Collected data entries

::::::::::

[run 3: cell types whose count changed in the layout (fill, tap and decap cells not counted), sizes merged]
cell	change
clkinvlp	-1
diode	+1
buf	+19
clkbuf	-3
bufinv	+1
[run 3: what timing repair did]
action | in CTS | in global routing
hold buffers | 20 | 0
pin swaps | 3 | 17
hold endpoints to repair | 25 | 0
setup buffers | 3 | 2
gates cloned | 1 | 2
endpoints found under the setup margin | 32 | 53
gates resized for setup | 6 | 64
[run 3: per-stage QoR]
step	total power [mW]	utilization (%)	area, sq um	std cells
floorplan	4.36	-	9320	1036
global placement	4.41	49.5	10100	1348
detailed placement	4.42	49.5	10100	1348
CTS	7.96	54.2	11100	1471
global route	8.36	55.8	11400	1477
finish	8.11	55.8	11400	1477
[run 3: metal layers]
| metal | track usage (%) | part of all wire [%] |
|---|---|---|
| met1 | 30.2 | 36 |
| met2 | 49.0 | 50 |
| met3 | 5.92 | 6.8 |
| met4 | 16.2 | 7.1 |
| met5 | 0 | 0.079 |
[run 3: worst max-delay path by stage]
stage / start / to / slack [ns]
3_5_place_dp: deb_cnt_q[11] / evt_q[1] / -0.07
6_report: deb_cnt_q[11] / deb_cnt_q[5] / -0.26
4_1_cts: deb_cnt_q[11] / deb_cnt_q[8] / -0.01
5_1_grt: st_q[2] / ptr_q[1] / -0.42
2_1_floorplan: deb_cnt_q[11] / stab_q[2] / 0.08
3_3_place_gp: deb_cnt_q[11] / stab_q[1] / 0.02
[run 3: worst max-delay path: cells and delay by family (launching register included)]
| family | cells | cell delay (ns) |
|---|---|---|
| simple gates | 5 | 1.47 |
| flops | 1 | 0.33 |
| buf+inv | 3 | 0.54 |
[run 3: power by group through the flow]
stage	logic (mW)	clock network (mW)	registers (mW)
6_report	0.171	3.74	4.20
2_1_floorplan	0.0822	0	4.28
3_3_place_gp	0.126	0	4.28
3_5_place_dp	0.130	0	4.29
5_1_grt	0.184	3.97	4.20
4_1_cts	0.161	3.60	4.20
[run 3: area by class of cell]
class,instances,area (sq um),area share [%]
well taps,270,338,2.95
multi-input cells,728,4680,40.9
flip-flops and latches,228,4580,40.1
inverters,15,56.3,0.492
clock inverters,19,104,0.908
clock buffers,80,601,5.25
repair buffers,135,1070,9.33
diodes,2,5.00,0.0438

::::::::::

From the data above, copy every line where "metal" appears.

● **ANSWER BELOW**
[run 3: metal layers]
| metal | track usage (%) | part of all wire [%] |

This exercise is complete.